- PROBLEM DESCRIPTION -
The word "cells" may appear in some lines of the data; copy every such line.

Collected data entries:
[Start of Attachment]
[config.mk]
export PLATFORM = sky130hd
export DESIGN_NAME = apb_master_flat
export DESIGN_NICKNAME = d
export VERILOG_FILES = /design/src/rtl/apb_master_if.sv /design/src/rtl/apb_master.sv /design/src/flat_wrapper.sv
export SDC_FILE = /design/constraint.sdc
export NUM_CORES = 1
export LEC_CHECK = 0
export ABC_AREA = 1
export CELL_PAD_IN_SITES_DETAIL_PLACEMENT = 1
export CELL_PAD_IN_SITES_GLOBAL_PLACEMENT = 1
export CORE_ASPECT_RATIO = 0.75
export CORE_MARGIN = 2
export CORE_UTILIZATION = 30
export DETAILED_ROUTE_END_ITERATION = 16
export PLACE_DENSITY_LB_ADDON = 0.1
export SLEW_MARGIN = 30
export SYNTH_ARGS = -nofsm -noshare
export SYNTH_HDL_FRONTEND = slang
export SYNTH_SLANG_ARGS = --single-unit
[constraint.sdc]
create_clock -name pclk_i -period 1.9 [get_ports pclk_i]
set_clock_uncertainty 0.1 [all_clocks]
set_input_delay 0.38 -clock pclk_i [delete_from_list [all_inputs] [get_ports pclk_i]]
set_output_delay 0.38 -clock pclk_i [all_outputs]
set_load 0.01 [all_outputs]
[src/rtl/apb_master_if.sv]
// Bundle of the request/response handshake and APB bus signals for apb_master.
// The master modport is the block's view; the slave modport is the requester/completer side.
interface apb_master_if #(
   parameter int APB_ADDR_WIDTH = 32,
   parameter int APB_DATA_WIDTH = 32
);
   logic                      req_valid_i;
   logic                      req_ready_o;
   logic [APB_ADDR_WIDTH-1:0] req_addr_i;
   logic                      req_write_i;
   logic [APB_DATA_WIDTH-1:0] req_wdata_i;
   logic                      rsp_valid_o;
   logic                      rsp_ready_i;
   logic [APB_DATA_WIDTH-1:0] rsp_rdata_o;
   logic                      rsp_err_o;
   logic                      rsp_timeout_o;
   logic                      psel_o;
   logic                      penable_o;
   logic                      pwrite_o;
   logic [APB_ADDR_WIDTH-1:0] paddr_o;
   logic [APB_DATA_WIDTH-1:0] pwdata_o;
   logic [APB_DATA_WIDTH-1:0] prdata_i;
   logic                      pready_i;
   logic                      pslverr_i;

   modport master (
      input  req_valid_i, req_addr_i, req_write_i, req_wdata_i, rsp_ready_i,
      input  prdata_i, pready_i, pslverr_i,
      output req_ready_o, rsp_valid_o, rsp_rdata_o, rsp_err_o, rsp_timeout_o,
      output psel_o, penable_o, pwrite_o, paddr_o, pwdata_o
   );

   modport slave (
      output req_valid_i, req_addr_i, req_write_i, req_wdata_i, rsp_ready_i,
      output prdata_i, pready_i, pslverr_i,
      input  req_ready_o, rsp_valid_o, rsp_rdata_o, rsp_err_o, rsp_timeout_o,
      input  psel_o, penable_o, pwrite_o, paddr_o, pwdata_o
   );
endinterface

[src/rtl/apb_master.sv]
// Single-outstanding APB requester: takes one command, runs SETUP/ACCESS with an
// optional ACCESS-cycle timeout, and holds the response until it is consumed.
module apb_master #(
   parameter int APB_ADDR_WIDTH = 32,
   parameter int APB_DATA_WIDTH = 32,
   parameter int TIMEOUT_CYCLES = 16
) (
   input  logic         pclk_i,
   input  logic         presetn_i,
   apb_master_if.master bus
);
   localparam int CNT_W = (TIMEOUT_CYCLES > 0) ? $clog2(TIMEOUT_CYCLES + 1) : 1;
   localparam logic [CNT_W-1:0] TIMEOUT_VAL = CNT_W'(TIMEOUT_CYCLES);
   localparam bit TIMEOUT_ON = (TIMEOUT_CYCLES != 0);

   typedef enum logic [1:0] {IDLE, SETUP, ACCESS, RESP} state_t;

   state_t                    r_state;
   state_t                    w_next;
   logic                      r_started;
   logic [CNT_W-1:0]          r_count;
   logic [APB_ADDR_WIDTH-1:0] r_addr;
   logic                      r_write;
   logic [APB_DATA_WIDTH-1:0] r_wdata;
   logic [APB_DATA_WIDTH-1:0] r_rspRdata;
   logic                      r_rspErr;
   logic                      r_rspTimeout;
   logic                      w_accept;
   logic                      w_done;
   logic                      w_timeout;

   assign w_accept  = (r_state == IDLE) && r_started && bus.req_valid_i;
   assign w_done    = (r_state == ACCESS) && bus.pready_i;
   assign w_timeout = TIMEOUT_ON && (r_state == ACCESS) && !bus.pready_i &&
                      (r_count == TIMEOUT_VAL);

   always_ff @(posedge pclk_i or negedge presetn_i) begin
      if (!presetn_i) begin
         r_state <= IDLE;
      end else begin
         r_state <= w_next;
      end
   end

   always_comb begin
      w_next = r_state;
      case (r_state)
         IDLE:    if (w_accept) w_next = SETUP;
         SETUP:   w_next = ACCESS;
         ACCESS:  if (w_done || w_timeout) w_next = RESP;
         RESP:    if (bus.rsp_ready_i) w_next = IDLE;
         default: w_next = IDLE;
      endcase
   end

   // Keeps req_ready_o low until the first edge after reset release
   always_ff @(posedge pclk_i or negedge presetn_i) begin
      if (!presetn_i) begin
         r_started <= 1'b0;
      end else begin
         r_started <= 1'b1;
      end
   end

   // ACCESS-cycle counter: reads 1 in the first ACCESS cycle and saturates at the limit
   always_ff @(posedge pclk_i or negedge presetn_i) begin
      if (!presetn_i) begin
         r_count <= '0;
      end else if (r_state == SETUP) begin
         r_count <= CNT_W'(1);
      end else if ((r_state == ACCESS) && (r_count != TIMEOUT_VAL)) begin
         r_count <= r_count + 1'b1;
      end
   end

   always_ff @(posedge pclk_i or negedge presetn_i) begin
      if (!presetn_i) begin
         r_addr  <= '0;
         r_write <= 1'b0;
         r_wdata <= '0;
      end else if (w_accept) begin
         r_addr  <= bus.req_addr_i;
         r_write <= bus.req_write_i;
         r_wdata <= bus.req_wdata_i;
      end
   end

   // Completion wins over timeout when pready arrives on the limit cycle
   always_ff @(posedge pclk_i or negedge presetn_i) begin
      if (!presetn_i) begin
         r_rspRdata   <= '0;
         r_rspErr     <= 1'b0;
         r_rspTimeout <= 1'b0;
      end else if (w_done) begin
         r_rspRdata   <= r_write ? '0 : bus.prdata_i;
         r_rspErr     <= bus.pslverr_i;
         r_rspTimeout <= 1'b0;
      end else if (w_timeout) begin
         r_rspRdata   <= '0;
         r_rspErr     <= 1'b1;
         r_rspTimeout <= 1'b1;
      end
   end

   assign bus.req_ready_o   = (r_state == IDLE) && r_started;
   assign bus.psel_o        = (r_state == SETUP) || (r_state == ACCESS);
   assign bus.penable_o     = (r_state == ACCESS);
   assign bus.pwrite_o      = r_write;
   assign bus.paddr_o       = r_addr;
   assign bus.pwdata_o      = r_wdata;
   assign bus.rsp_valid_o   = (r_state == RESP);
   assign bus.rsp_rdata_o   = r_rspRdata;
   assign bus.rsp_err_o     = r_rspErr;
   assign bus.rsp_timeout_o = r_rspTimeout;
endmodule
`config.mk`:
```
export PLATFORM = sky130hd
export DESIGN_NAME = if_stage
export DESIGN_NICKNAME = d
export VERILOG_FILES = /design/src/rtl/if_stage.sv
export SDC_FILE = /design/constraint.sdc
export NUM_CORES = 1
export LEC_CHECK = 0
export ABC_AREA = 1
export BUFFER_PORTS_ARGS = -buffer_cell sky130_fd_sc_hd__clkbuf_2
export CAP_MARGIN = 30
export CORE_MARGIN = 8
export CORE_UTILIZATION = 51
export CTS_CLUSTER_DIAMETER = 200
export DETAILED_ROUTE_END_ITERATION = 7
export HOLD_SLACK_MARGIN = 0.05
export PLACE_DENSITY_LB_ADDON = 0.08
export SLEW_MARGIN = 20
export SYNTH_ARGS = -nofsm -noshare
export SYNTH_HDL_FRONTEND = slang
export SYNTH_SLANG_ARGS = --single-unit
```
`constraint.sdc`:
```
create_clock -name clk_i -period 2.35 [get_ports clk_i]
set_clock_uncertainty 0.15 [all_clocks]
set_input_delay 0.235 -clock clk_i [delete_from_list [all_inputs] [get_ports clk_i]]
set_output_delay 0.235 -clock clk_i [all_outputs]
set_load 0.005 [all_outputs]
```
`src/rtl/if_stage.sv`:
```
// if_stage: instruction-fetch stage of a 5-stage pipeline.
// Holds the fetch PC, the IF/ID pipeline register, and saturating
// counters for stall and flush cycles. Every output is a register.
module if_stage #(
    parameter logic [31:0] RESET_PC = 32'h0000_0000,
    parameter int unsigned CNT_W    = 16
) (
    input  logic             clk_i,
    input  logic             rst_i,
    input  logic             PCwrite,
    input  logic             IF_IDwrite,
    input  logic             IF_flush,
    input  logic             branch,
    input  logic             jump,
    input  logic [31:0]      branch_target_i,
    input  logic [31:0]      jump_target_i,
    input  logic [31:0]      instr_i,
    output logic [31:0]      pc_o,
    output logic [31:0]      IF_ID_pc_plus4_o,
    output logic [31:0]      IF_ID_instr_o,
    output logic             IF_ID_valid_o,
    output logic [CNT_W-1:0] stall_cnt_o,
    output logic [CNT_W-1:0] flush_cnt_o
);

    logic [31:0]      r_pc;
    logic [31:0]      r_ifid_pc_plus4;
    logic [31:0]      r_ifid_instr;
    logic             r_ifid_valid;
    logic [CNT_W-1:0] r_stall_cnt;
    logic [CNT_W-1:0] r_flush_cnt;

    logic [31:0]      w_pc_plus4;
    logic [31:0]      w_next_pc;
    logic             w_stall_evt;

    // Sequential PC, wrapping naturally at 2^32.
    assign w_pc_plus4  = r_pc + 32'd4;

    // A flush takes precedence, so a simultaneous stall is not counted.
    assign w_stall_evt = !IF_IDwrite && !IF_flush;

    // Next-PC select: jump over branch, and any redirect overrides a PC hold.
    always_comb begin
        w_next_pc = w_pc_plus4;
        if (jump) begin
            w_next_pc = {jump_target_i[31:2], 2'b00};
        end else if (branch) begin
            w_next_pc = {branch_target_i[31:2], 2'b00};
        end else if (!PCwrite) begin
            w_next_pc = r_pc;
        end
    end

    // Fetch PC register.
    always_ff @(posedge clk_i or negedge rst_i) begin
        if (!rst_i) begin
            r_pc <= RESET_PC;
        end else begin
            r_pc <= w_next_pc;
        end
    end

    // IF/ID pipeline register: flush inserts a bubble, otherwise capture or hold.
    always_ff @(posedge clk_i or negedge rst_i) begin
        if (!rst_i) begin
            r_ifid_instr    <= '0;
            r_ifid_pc_plus4 <= '0;
            r_ifid_valid    <= 1'b0;
        end else if (IF_flush) begin
            r_ifid_instr    <= '0;
            r_ifid_pc_plus4 <= '0;
            r_ifid_valid    <= 1'b0;
        end else if (IF_IDwrite) begin
            r_ifid_instr    <= instr_i;
            r_ifid_pc_plus4 <= w_pc_plus4;
            r_ifid_valid    <= 1'b1;
        end
    end

    // Saturating stall and flush event counters.
    always_ff @(posedge clk_i or negedge rst_i) begin
        if (!rst_i) begin
            r_stall_cnt <= '0;
            r_flush_cnt <= '0;
        end else begin
            if (w_stall_evt && (r_stall_cnt != '1)) begin
                r_stall_cnt <= r_stall_cnt + 1'b1;
            end
            if (IF_flush && (r_flush_cnt != '1)) begin
                r_flush_cnt <= r_flush_cnt + 1'b1;
            end
        end
    end

    assign pc_o             = r_pc;
    assign IF_ID_pc_plus4_o = r_ifid_pc_plus4;
    assign IF_ID_instr_o    = r_ifid_instr;
    assign IF_ID_valid_o    = r_ifid_valid;
    assign stall_cnt_o      = r_stall_cnt;
    assign flush_cnt_o      = r_flush_cnt;

endmodule
```
==> summary.txt, run 1 <==
Worst hold path
  • Hold Crit Depth: 5
  • Hold Path Origin: branch_target_i[18]
  • Hold WC Path Type: input port to flop
  • Sink of the worst hold path: pc_o[18]

Run status
  • Run status: complete, no violations

Worst setup path
  • Register-to-register setup slack: 0.08 ns
  • Worst Setup End Kind: flop
  • Critical path class: flop to flop
  • Worst EP required: between 2 and 3 ns
  • Reg2reg path depth: 9
  • Crit Path Max Fanout: 5
  • Reg2reg end: pc_o[30]
  • Crit path launch type: flop
  • WP data arrival: 2.42 ns
  • R2R Path Start: pc_o[3]

Finish
  • P&R area growth vs syn: 41.6%
  • FILL cells: 1041
  • Design area: between 9000 and 10000 µm²
  • Most frequent cells in the layout: nand2_1 (330), clkbuf_2 (224), dfrtp_1 (121)
  • Layout cell share with drive strength beyond 1: 24.1%
  • Final design utilization: between 70% and 80%
  • Final net count: around 1300
  • Register area: ~3200 µm²
  • Most common cell after layout, fill and taps aside: nand2_1
  • Multi-input logic area: 3260 µm²

Yosys
  • Simple-Gate Fraction of Synth Area: 32.2%
  • Compound-Gate Fraction of Synth Area: 10.6%
  • Synth unique cells: 37
  • Synth area leader: dfrtp_1
  • Mux cell area share after synthesis: 0%
  • Synth Area in XOR/XNOR: about 3.6%
  • Synthesized netlist cell count: 917
  • Synthesized area per cell: 7.49 µm²
  • Post-synthesis adder-cell area fraction: 0.547%
  • EDFF count, synth: 0
  • Largest family of logic cells by synthesized area: simple AND/OR/NAND/NOR gates
  • YS warnings: 0
  • Post-Syn Area: 6860 µm²
  • Synthesis-stage register bit count: 126
  • Register area share after synthesis: 45.9%
  • Ys flop type: dfrtp_1
  • Async SR Flop Fraction: 100%
  • Synth top area share: 45.9%
  • Synth top area cells: dfrtp_1 (46%), nand2_1 (18%), nor2_1 (5.8%), inv_1 (4.3%), a22o_1 (4.2%)

Timing
  • Fmax: 440 MHz
  • Min Tclk post-route: 2.27 ns
  • Period utilization: 96.8%
  • # setup viols final: 0
  • Actual slew at the worst max-slew pin: a little under 0.7 ns
  • Slew Viols, Final: 0
  • Slew headroom: between 50% and 60%
  • Final hold violation count: 0

Global routing
  • Initial antenna violation count: 2
  • Global-route wire length before repair: 37300 µm
  • Vias in the first global route: 7396
  • Total gr overflow: 0
  • GRT Util Overall: 26.4%
  • Pin count of the biggest net entering global routing: 63

Placement
  • GPL Wtd Cong: ~0.93
  • # port buffers: 225
  • Post-DP Area: 8170 µm²
  • DP HPWL: 15700 µm

Die
  • Die X-Extent: about 130 µm
  • I/O Pins: 232
  • Die height: 132 µm
  • Initial Util: 52.0%
  • Core area: 13200 µm²
  • FP Rows: 42
  • Full die area: around 17000 µm²

Drt
  • Drt pass-1 iters: 5
  • DRT iter0 DRCs: 535
  • Remaining DRCs: 0
  • ANT nets after route: 0
  • Routed vias: about 7300
  • Post-Route WL: 22800 µm
  • Via density: ~5.1
  • WL per Instance: 16.0 µm

Clock tree
  • Clock Tree Buf Depth: 2
  • H-tree lvl count: 4
  • TritonCTS buffer count: 17
  • Clk pin slew, worst setup/hold paths: around 0.050 ns
  • Root Buffer: clkbuf_16
  • CTS Sinks: roughly 130
  • CTS tree: yes
  • Worst-Skew Late Latency: 0.42 ns

Job
  • Maxcap violations: 0

Power and ir drop
  • Power Density: 689 nW/µm²
  • Worst VDD drop: 0.499 mV
  • Static Leak: 5.06 nW
**src/rtl/mem_port_arbiter.sv**
```systemverilog
// mem_port_arbiter: round-robin arbiter letting two request ways share one RAM port.
// One access at a time: grant in IDLE, hold the registered request in READ/WRITE until the RAM completes.
module mem_port_arbiter #(
   parameter int ADDR_W = 32,
   parameter int DATA_W = 64
) (
   input  logic              clk,
   input  logic              reset_n,
   input  logic              way0_valid_i,
   input  logic [ADDR_W-1:0] way0_readAddr_i,
   input  logic [ADDR_W-1:0] way0_writeAddr_i,
   input  logic [DATA_W-1:0] way0_writeData_i,
   input  logic [3:0]        way0_writeMask_i,
   input  logic              way1_valid_i,
   input  logic [ADDR_W-1:0] way1_readAddr_i,
   input  logic [ADDR_W-1:0] way1_writeAddr_i,
   input  logic [DATA_W-1:0] way1_writeData_i,
   input  logic [3:0]        way1_writeMask_i,
   input  logic              dataOk_i,
   input  logic [DATA_W-1:0] readData_i,
   input  logic [2:0]        writeState_i,
   output logic [ADDR_W-1:0] readAddr_o,
   output logic [ADDR_W-1:0] writeAddr_o,
   output logic [DATA_W-1:0] writeData_o,
   output logic [3:0]        writeMask_o,
   output logic              way0_ready_o,
   output logic              way1_ready_o,
   output logic              respValid_o,
   output logic              respWay_o,
   output logic [DATA_W-1:0] respData_o
);
   typedef enum logic [1:0] {IDLE, READ, WRITE} state_t;
   state_t            state_q, state_d;
   logic              last_q, last_d, way_q, way_d;
   logic [ADDR_W-1:0] raddr_q, raddr_d, waddr_q, waddr_d;
   logic [DATA_W-1:0] wdata_q, wdata_d;
   logic [3:0]        wmask_q, wmask_d;
   logic              req0, req1, gnt, resp_valid, done;
   logic [ADDR_W-1:0] sel_raddr, sel_waddr;
   logic [DATA_W-1:0] sel_wdata;
   logic [3:0]        sel_wmask;

   assign req0 = way0_valid_i & (|way0_readAddr_i | |way0_writeAddr_i);
   assign req1 = way1_valid_i & (|way1_readAddr_i | |way1_writeAddr_i);
   // on a tie the way that did not win last time is served
   assign gnt = (req0 & req1) ? ~last_q : req1;
   assign sel_raddr = gnt ? way1_readAddr_i : way0_readAddr_i;
   assign sel_waddr = gnt ? way1_writeAddr_i : way0_writeAddr_i;
   assign sel_wdata = gnt ? way1_writeData_i : way0_writeData_i;
   assign sel_wmask = gnt ? way1_writeMask_i : way0_writeMask_i;
   assign resp_valid = (state_q == READ) & dataOk_i;
   assign done = resp_valid | ((state_q == WRITE) & (writeState_i == 3'b111));

   always_comb begin
      state_d = state_q;
      last_d = last_q;
      way_d = way_q;
      raddr_d = raddr_q;
      waddr_d = waddr_q;
      wdata_d = wdata_q;
      wmask_d = wmask_q;
      case (state_q)
         IDLE: if (req0 | req1) begin
            way_d = gnt;
            last_d = gnt;
            if (|sel_raddr) begin
               state_d = READ;
               raddr_d = sel_raddr;
            end else begin
               state_d = WRITE;
               waddr_d = sel_waddr;
               wdata_d = sel_wdata;
               wmask_d = sel_wmask;
            end
         end
         READ, WRITE: state_d = done ? IDLE : state_q;
         default: state_d = IDLE;
      endcase
      // RAM request lines are quiet whenever the next state is IDLE
      if (state_d == IDLE) begin
         raddr_d = '0;
         waddr_d = '0;
         wdata_d = '0;
         wmask_d = '0;
      end
   end

   always_ff @(posedge clk or negedge reset_n) begin
      if (!reset_n) begin
         state_q <= IDLE;
         last_q <= 1'b1;
         way_q <= 1'b0;
         raddr_q <= '0;
         waddr_q <= '0;
         wdata_q <= '0;
         wmask_q <= '0;
      end else begin
         state_q <= state_d;
         last_q <= last_d;
         way_q <= way_d;
         raddr_q <= raddr_d;
         waddr_q <= waddr_d;
         wdata_q <= wdata_d;
         wmask_q <= wmask_d;
      end
   end

   assign readAddr_o = raddr_q;
   assign writeAddr_o = waddr_q;
   assign writeData_o = wdata_q;
   assign writeMask_o = wmask_q;
   assign way0_ready_o = ~req0 | (done & ~way_q);
   assign way1_ready_o = ~req1 | (done & way_q);
   assign respValid_o = resp_valid;
   assign respWay_o = resp_valid & way_q;
   assign respData_o = resp_valid ? readData_i : '0;
endmodule

```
[End of Attachment]
- REPLY -
  • FILL cells: 1041
  • Most frequent cells in the layout: nand2_1 (330), clkbuf_2 (224), dfrtp_1 (121)
  • Synth unique cells: 37
  • Largest family of logic cells by synthesized area: simple AND/OR/NAND/NOR gates
  • Synth top area cells: dfrtp_1 (46%), nand2_1 (18%), nor2_1 (5.8%), inv_1 (4.3%), a22o_1 (4.2%)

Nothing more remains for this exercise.